- _WORK TO COMPLETE_
Every line in the data below that holds "sequential" should be found and copied.

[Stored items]
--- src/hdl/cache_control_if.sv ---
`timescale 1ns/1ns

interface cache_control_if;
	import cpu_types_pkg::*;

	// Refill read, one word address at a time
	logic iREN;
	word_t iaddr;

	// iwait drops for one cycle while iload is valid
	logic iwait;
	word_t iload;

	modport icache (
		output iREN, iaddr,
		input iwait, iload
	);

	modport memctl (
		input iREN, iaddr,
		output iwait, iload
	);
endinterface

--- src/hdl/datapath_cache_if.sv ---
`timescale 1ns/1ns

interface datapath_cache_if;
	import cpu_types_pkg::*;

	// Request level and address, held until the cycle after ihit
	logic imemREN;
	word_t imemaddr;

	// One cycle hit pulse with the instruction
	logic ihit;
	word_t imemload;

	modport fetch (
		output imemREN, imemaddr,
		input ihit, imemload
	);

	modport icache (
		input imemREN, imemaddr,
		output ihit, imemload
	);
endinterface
--
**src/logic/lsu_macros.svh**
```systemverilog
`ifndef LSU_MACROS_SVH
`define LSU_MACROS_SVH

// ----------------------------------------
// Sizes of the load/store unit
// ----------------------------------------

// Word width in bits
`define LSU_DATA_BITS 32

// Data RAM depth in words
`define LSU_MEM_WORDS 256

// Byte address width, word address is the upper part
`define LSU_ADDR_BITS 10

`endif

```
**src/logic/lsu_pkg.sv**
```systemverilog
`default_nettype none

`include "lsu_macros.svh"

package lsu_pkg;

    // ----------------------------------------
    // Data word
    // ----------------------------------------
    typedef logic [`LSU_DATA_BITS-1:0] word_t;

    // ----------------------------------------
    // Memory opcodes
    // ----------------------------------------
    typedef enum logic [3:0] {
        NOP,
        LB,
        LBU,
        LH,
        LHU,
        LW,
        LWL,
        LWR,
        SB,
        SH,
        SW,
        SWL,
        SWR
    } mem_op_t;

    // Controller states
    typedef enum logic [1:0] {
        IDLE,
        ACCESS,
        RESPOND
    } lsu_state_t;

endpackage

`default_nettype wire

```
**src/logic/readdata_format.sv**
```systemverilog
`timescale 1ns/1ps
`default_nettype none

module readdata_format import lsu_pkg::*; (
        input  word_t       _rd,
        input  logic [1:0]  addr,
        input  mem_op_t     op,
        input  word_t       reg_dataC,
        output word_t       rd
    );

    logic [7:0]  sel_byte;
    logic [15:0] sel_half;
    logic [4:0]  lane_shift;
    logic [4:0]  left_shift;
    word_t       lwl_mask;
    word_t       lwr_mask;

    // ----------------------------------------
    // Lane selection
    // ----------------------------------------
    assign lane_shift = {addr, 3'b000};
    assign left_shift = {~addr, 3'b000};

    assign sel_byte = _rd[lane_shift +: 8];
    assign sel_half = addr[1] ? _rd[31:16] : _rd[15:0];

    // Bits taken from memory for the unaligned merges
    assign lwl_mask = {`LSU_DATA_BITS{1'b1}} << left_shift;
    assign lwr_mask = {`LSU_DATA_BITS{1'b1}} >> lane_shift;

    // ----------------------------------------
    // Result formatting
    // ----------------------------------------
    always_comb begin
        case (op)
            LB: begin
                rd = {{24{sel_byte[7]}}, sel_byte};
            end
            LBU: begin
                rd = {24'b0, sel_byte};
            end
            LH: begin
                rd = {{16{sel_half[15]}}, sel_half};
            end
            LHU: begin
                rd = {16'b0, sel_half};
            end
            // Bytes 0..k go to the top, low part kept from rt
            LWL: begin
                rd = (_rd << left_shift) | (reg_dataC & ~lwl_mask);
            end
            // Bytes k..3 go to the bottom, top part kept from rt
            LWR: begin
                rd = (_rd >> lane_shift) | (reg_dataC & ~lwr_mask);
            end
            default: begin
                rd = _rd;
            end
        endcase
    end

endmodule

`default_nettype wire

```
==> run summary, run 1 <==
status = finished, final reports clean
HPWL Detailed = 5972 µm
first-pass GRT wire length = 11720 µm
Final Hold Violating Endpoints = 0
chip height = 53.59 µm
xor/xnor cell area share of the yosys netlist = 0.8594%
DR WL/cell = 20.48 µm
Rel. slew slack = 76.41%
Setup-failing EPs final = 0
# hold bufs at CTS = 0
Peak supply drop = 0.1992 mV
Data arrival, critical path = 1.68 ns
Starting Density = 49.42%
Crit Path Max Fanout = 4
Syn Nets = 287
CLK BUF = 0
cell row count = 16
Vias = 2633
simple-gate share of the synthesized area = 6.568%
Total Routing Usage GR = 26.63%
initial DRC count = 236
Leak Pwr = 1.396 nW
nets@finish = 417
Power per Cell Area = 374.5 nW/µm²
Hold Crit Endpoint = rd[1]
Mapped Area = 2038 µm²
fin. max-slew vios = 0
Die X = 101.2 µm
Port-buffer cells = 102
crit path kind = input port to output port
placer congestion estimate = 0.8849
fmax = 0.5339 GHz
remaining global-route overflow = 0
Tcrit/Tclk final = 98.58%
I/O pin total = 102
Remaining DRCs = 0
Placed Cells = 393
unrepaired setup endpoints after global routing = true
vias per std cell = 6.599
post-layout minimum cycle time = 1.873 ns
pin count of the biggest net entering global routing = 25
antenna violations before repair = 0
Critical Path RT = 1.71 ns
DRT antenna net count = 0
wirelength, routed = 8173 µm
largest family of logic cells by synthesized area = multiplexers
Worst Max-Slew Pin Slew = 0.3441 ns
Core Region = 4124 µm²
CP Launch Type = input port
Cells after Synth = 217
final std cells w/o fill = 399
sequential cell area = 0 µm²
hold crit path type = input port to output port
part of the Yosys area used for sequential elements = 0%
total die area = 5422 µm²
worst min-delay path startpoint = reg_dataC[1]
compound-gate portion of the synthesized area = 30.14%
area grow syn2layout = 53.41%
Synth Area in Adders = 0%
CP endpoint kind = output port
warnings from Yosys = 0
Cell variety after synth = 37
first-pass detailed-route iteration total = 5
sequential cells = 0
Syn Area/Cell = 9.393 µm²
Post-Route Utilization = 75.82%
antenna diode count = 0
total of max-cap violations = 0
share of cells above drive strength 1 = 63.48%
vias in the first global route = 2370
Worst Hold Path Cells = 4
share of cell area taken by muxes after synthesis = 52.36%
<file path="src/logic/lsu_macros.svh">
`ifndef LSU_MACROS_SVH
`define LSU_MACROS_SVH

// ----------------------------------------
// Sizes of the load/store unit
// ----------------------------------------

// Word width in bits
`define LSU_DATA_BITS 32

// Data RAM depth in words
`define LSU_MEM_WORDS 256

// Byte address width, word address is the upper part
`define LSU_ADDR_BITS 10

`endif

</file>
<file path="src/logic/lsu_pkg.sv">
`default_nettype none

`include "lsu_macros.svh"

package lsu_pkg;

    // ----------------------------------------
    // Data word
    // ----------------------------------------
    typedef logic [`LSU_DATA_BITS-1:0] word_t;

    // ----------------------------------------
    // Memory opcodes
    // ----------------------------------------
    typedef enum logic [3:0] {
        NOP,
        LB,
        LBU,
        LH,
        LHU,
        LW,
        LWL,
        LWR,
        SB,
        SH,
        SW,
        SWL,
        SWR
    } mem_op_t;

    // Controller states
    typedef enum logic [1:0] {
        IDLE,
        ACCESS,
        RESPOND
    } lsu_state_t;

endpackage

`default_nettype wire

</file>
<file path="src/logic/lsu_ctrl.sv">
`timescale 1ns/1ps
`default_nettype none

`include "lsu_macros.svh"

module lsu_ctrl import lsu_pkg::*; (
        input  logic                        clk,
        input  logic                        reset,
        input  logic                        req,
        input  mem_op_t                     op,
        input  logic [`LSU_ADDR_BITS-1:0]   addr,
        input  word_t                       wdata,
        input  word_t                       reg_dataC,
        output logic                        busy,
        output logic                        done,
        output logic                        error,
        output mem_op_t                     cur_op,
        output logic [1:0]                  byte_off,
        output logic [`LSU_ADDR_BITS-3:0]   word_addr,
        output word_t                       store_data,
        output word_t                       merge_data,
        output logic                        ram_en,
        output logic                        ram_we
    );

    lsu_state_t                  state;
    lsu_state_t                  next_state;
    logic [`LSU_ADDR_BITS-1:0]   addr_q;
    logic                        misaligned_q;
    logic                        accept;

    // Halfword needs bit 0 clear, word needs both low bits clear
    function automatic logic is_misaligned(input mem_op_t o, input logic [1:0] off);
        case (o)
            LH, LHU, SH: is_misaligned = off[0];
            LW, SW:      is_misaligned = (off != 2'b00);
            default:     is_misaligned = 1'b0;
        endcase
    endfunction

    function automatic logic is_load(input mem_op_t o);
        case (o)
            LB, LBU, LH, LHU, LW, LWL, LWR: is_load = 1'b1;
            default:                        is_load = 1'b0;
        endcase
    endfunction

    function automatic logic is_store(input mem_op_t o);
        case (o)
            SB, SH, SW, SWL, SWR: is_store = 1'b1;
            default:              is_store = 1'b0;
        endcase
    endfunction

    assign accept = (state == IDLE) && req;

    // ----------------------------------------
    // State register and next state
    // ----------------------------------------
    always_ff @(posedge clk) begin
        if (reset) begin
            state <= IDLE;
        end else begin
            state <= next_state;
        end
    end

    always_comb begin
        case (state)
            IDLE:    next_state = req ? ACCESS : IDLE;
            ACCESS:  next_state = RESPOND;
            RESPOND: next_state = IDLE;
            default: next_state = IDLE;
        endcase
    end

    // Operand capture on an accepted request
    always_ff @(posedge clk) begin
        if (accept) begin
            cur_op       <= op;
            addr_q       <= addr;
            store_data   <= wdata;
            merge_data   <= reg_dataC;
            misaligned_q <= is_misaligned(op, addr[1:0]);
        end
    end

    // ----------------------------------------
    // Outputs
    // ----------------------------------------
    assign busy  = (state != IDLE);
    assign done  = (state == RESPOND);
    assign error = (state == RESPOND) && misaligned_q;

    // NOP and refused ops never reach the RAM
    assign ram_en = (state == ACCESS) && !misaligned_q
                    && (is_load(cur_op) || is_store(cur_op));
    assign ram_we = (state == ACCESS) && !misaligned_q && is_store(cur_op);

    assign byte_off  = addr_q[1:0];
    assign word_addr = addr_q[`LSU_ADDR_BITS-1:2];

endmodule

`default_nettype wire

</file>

- _SOLVED EXERCISE_
sequential cell area = 0 µm²
part of the Yosys area used for sequential elements = 0%
sequential cells = 0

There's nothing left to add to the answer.